╔══

This is an optimization exercise on Yosys and OpenROAD, whose aim is small area, a short achievable clock period and few clock cycles per item, not a production implementation. Power is estimated from default activity; no workload was simulated.

## run A
==> flow/design.v <==
`default_nettype none
module hmvf_tx (
    input  wire        clk,
    input  wire        rst,
    input  wire        cmd_valid,
    output wire        cmd_ready,
    input  wire [3:0]  cmd_op,
    input  wire [63:0] cmd_value,
    output wire        out_valid,
    input  wire        out_ready,
    output wire [7:0]  out_data,
    output wire        out_last
);
    localparam OP_VI   = 4'd0;
    localparam OP_BOOL = 4'd3;
    reg        rdy;         
    reg        a_valid;
    reg        a_last;      
    reg        a_var;       
    reg        a_vi;        
    reg [7:0]  a_sel;       
    reg [63:0] a;
    reg        o_valid, o_last;
    reg [7:0]  o_data;
    reg        s_valid, s_last;
    reg [7:0]  s_data;
    wire push = a_valid && !s_valid;
    wire ld   = !a_valid || (a_last && !s_valid);
    reg [7:0] a_byte;
    integer k;
    always @(*) begin
        a_byte = {8{a_sel[0]}} & {a_var ? !a_last : a[7], a[6:0]};
        for (k = 1; k < 8; k = k + 1)
            a_byte = a_byte | ({8{a_sel[k]}} & a[8*k +: 8]);
    end
    wire [63:0] a_shr    = {7'd0, a[63:39], a_vi ? 7'd0 : a[38:32], a[31:7]};
    wire        shr_last = (a[31:14] == 18'd0) && (a_vi || a[63:32] == 32'd0);
    wire in_vi    = (cmd_op == OP_VI);
    wire in_var   = (cmd_op[3:1] == 3'd0);
    wire in_bool  = (cmd_op == OP_BOOL);
    wire in_b16   = (cmd_op[3:1] == 3'd2);
    wire in_b32   = (cmd_op[3:1] == 3'd3);
    wire in_b64   = cmd_op[3];
    wire in_vlast = (cmd_value[31:7] == 25'd0) && (in_vi || cmd_value[63:32] == 32'd0);
    wire in_last  = in_var ? in_vlast : !(in_b16 || in_b32 || in_b64);
    wire s_valid_n = !out_ready && (s_valid || (a_valid && o_valid));
    wire a_last_n  = rdy ? in_last : (s_valid ? a_last : a_var ? shr_last : a_sel[1]);
    wire a_valid_n = rdy ? cmd_valid : 1'b1;
    wire rdy_n     = !a_valid_n || (a_last_n && !s_valid_n);
    wire o_free = !o_valid || out_ready;
    always @(posedge clk) begin
        if (rst) begin
            rdy     <= 1'b1;
            a_valid <= 1'b0;
            o_valid <= 1'b0;
            s_valid <= 1'b0;
        end else begin
            rdy     <= rdy_n;
            a_valid <= a_valid_n;
            s_valid <= s_valid_n;
            if (s_valid || push)
                o_valid <= 1'b1;
            else if (out_ready)
                o_valid <= 1'b0;
        end
        if (s_valid) begin
            if (out_ready) begin
                o_data <= s_data;
                o_last <= s_last;
            end
        end else if (push) begin
            if (o_free) begin
                o_data <= a_byte;
                o_last <= a_last;
            end else begin
                s_data <= a_byte;
                s_last <= a_last;
            end
        end
        a_last <= a_last_n;
        if (ld) begin
            a_var <= in_var;
            a_vi  <= in_vi;
            a_sel <= {in_b64, 3'd0, in_b32, 1'b0, in_b16, !(in_b16 || in_b32 || in_b64)};
            a     <= {cmd_value[63:8], cmd_value[7:1] & {7{!in_bool}}, cmd_value[0]};
        end else if (push) begin
            if (a_var)
                a <= a_shr;
            else
                a_sel <= {1'b0, a_sel[7:1]};
        end
    end
    assign cmd_ready = rdy;
    assign out_valid = o_valid;
    assign out_data  = o_data;
    assign out_last  = o_last;
endmodule
`default_nettype wire
`default_nettype none
module hmvf_rx (
    input  wire        clk,
    input  wire        rst,
    input  wire        cmd_valid,
    output wire        cmd_ready,
    input  wire [3:0]  cmd_op,
    input  wire        in_valid,
    output wire        in_ready,
    input  wire [7:0]  in_data,
    output wire        done,
    output wire [63:0] value,
    output wire        ovf,
    output wire [3:0]  cblen,
    output wire [79:0] cb
);
    localparam OP_VI   = 4'd0;
    localparam OP_VL   = 4'd1;
    localparam OP_BOOL = 4'd3;
    localparam OP_I16  = 4'd4;
    localparam OP_I32  = 4'd6;
    reg        cur_v, pend_v;
    reg        rdy;         
    reg        irdy;        
    reg [3:0]  cur_op, pend_op;
    reg        c_vi, c_var;   
    reg [9:0]  pos;         
    reg        lastb;       
    reg        wall;        
    reg        vi4;         
    reg        done_r;
    reg        ovf_r;
    reg [3:0]  cblen_r;
    reg [63:0] v;
    reg [37:0] ch;          
    reg [9:0]  cont;        
    integer kk;
    wire acc   = cmd_valid && !pend_v;
    wire take  = cur_v && in_valid;
    wire c_vl   = (cur_op == OP_VL);
    wire c_bool = (cur_op == OP_BOOL);
    wire c_sext = (cur_op == OP_I16) || (cur_op == OP_I32);
    wire c_b16  = (cur_op[3:1] == 3'd2);
    wire c_b32  = (cur_op[3:1] == 3'd3);
    wire c_b64  = cur_op[3];
    wire fin    = take && (lastb || (c_var && !in_data[7]));
    wire pend_n = cur_v && !fin && (pend_v || acc);
    wire [3:0] nx_op  = pend_v ? pend_op : cmd_op;
    wire       nx_one = (nx_op[3:1] == 3'd1);       
    wire lastb_sh = (c_vi && pos[3]) || (c_vl && pos[8]) || (c_b16 && pos[0]) ||
                    (c_b32 && pos[2]) || (c_b64 && pos[6]);
    wire       newc    = !cur_v || fin;
    wire [9:0] pos_n   = !take ? pos : fin ? 10'd1 : {pos[8:0], 1'b0};
    wire       c_var_n = newc ? (nx_op[3:1] == 3'd0) : c_var;
    wire       c_vi_n  = newc ? (nx_op == OP_VI) : c_vi;
    assign cmd_ready = rdy;
    assign in_ready  = irdy;
    wire [7:0] be_in = c_bool ? {7'd0, in_data[0]} : in_data;
    wire       fill  = c_sext && in_data[7];
    always @(posedge clk) begin
        if (rst) begin
            cur_v  <= 1'b0;
            pend_v <= 1'b0;
            rdy    <= 1'b1;
            irdy   <= 1'b0;
            pos    <= 10'd1;
            wall   <= 1'b1;
            vi4    <= 1'b0;
            done_r <= 1'b0;
        end else begin
            done_r <= fin;
            if (!cur_v || fin)
                cur_v <= pend_v || acc;
            pend_v <= pend_n;
            rdy    <= !pend_n;
            irdy   <= pend_v || acc || (cur_v && !fin);
            pos    <= pos_n;
            wall   <= pos_n[0] || !c_var_n;
            vi4    <= c_vi_n && pos_n[4];
        end
        c_vi  <= c_vi_n;
        c_var <= c_var_n;
        if (!cur_v || fin) begin
            cur_op <= nx_op;
            lastb  <= nx_one;
        end else if (take)
            lastb  <= lastb_sh;
        if (acc)
            pend_op <= cmd_op;
        cblen_r <= {pos[7] | pos[8] | pos[9],
                    pos[3] | pos[4] | pos[5] | pos[6],
                    pos[1] | pos[2] | pos[5] | pos[6] | pos[9],
                    pos[0] | pos[2] | pos[4] | pos[6] | pos[8]};
        ovf_r   <= c_var && in_data[7];
        for (kk = 0; kk < 10; kk = kk + 1)
            cont[kk] <= (pos >> (kk + 1)) != 10'd0 || (pos[kk] && in_data[7]);
    end
    genvar i;
    generate
        for (i = 0; i < 64; i = i + 1) begin : g_v
            localparam integer G = (i < 63) ? i / 7 : 9;     
            wire first_d = c_var ? ((i < 7) ? in_data[i] : 1'b0)
                                 : ((i < 8) ? be_in[i] : fill);
            wire var_d   = (c_vi && i >= 32) ? in_data[3] : in_data[i % 7];
            wire be_d    = (i < 8) ? in_data[i] : v[(i < 8) ? 0 : i - 8];
            wire wr      = wall || pos[G] || (i >= 32 && vi4);
            always @(posedge clk)
                if (take && wr)
                    v[i] <= pos[0] ? first_d : (c_var ? var_d : be_d);
        end
    endgenerate
    always @(posedge clk) begin
        if (take && (wall || pos[4]))
            ch[2:0] <= pos[0] ? 3'd0 : in_data[6:4];
    end
    genvar k;
    generate
        for (k = 5; k < 10; k = k + 1) begin : g_ch
            always @(posedge clk)
                if (take && (wall || pos[k]))
                    ch[7*k-32 +: 7] <= pos[0] ? 7'd0 : in_data[6:0];
        end
    endgenerate
    assign done  = done_r;
    assign ovf   = ovf_r;
    assign cblen = cblen_r;
    assign value = v;
    genvar g;
    generate
        for (g = 0; g < 4; g = g + 1) begin : g_cb
            assign cb[8*g +: 8] = {cont[g], v[7*g +: 7]};
        end
        for (g = 5; g < 10; g = g + 1) begin : g_cbh
            assign cb[8*g +: 8] = {cont[g], ch[7*g-32 +: 7]};
        end
    endgenerate
    assign cb[39:32] = {cont[4], ch[2:0], v[31:28]};
endmodule
`default_nettype wire
`default_nettype none
module hmvf_codec (
    input  wire        clk,
    input  wire        rst,
    input  wire        tx_cmd_valid,
    output wire        tx_cmd_ready,
    input  wire [3:0]  tx_cmd_op,
    input  wire [63:0] tx_cmd_value,
    output wire        tx_out_valid,
    input  wire        tx_out_ready,
    output wire [7:0]  tx_out_data,
    output wire        tx_out_last,
    input  wire        rx_cmd_valid,
    output wire        rx_cmd_ready,
    input  wire [3:0]  rx_cmd_op,
    input  wire        rx_in_valid,
    output wire        rx_in_ready,
    input  wire [7:0]  rx_in_data,
    output wire        rx_done,
    output wire [63:0] rx_value,
    output wire        rx_ovf,
    output wire [3:0]  rx_cblen,
    output wire [79:0] rx_cb
);
    hmvf_tx u_tx (
        .clk       (clk),
        .rst       (rst),
        .cmd_valid (tx_cmd_valid),
        .cmd_ready (tx_cmd_ready),
        .cmd_op    (tx_cmd_op),
        .cmd_value (tx_cmd_value),
        .out_valid (tx_out_valid),
        .out_ready (tx_out_ready),
        .out_data  (tx_out_data),
        .out_last  (tx_out_last)
    );
    hmvf_rx u_rx (
        .clk       (clk),
        .rst       (rst),
        .cmd_valid (rx_cmd_valid),
        .cmd_ready (rx_cmd_ready),
        .cmd_op    (rx_cmd_op),
        .in_valid  (rx_in_valid),
        .in_ready  (rx_in_ready),
        .in_data   (rx_in_data),
        .done      (rx_done),
        .value     (rx_value),
        .ovf       (rx_ovf),
        .cblen     (rx_cblen),
        .cb        (rx_cb)
    );
endmodule
`default_nettype wire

╚══

▸ **TASK**: Look through the entries above. Copy each line in which the string "cont" occurs.

▸ **SOLUTION**:
    reg [9:0]  cont;        
            cont[kk] <= (pos >> (kk + 1)) != 10'd0 || (pos[kk] && in_data[7]);
            assign cb[8*g +: 8] = {cont[g], v[7*g +: 7]};
            assign cb[8*g +: 8] = {cont[g], ch[7*g-32 +: 7]};
    assign cb[39:32] = {cont[4], ch[2:0], v[31:28]};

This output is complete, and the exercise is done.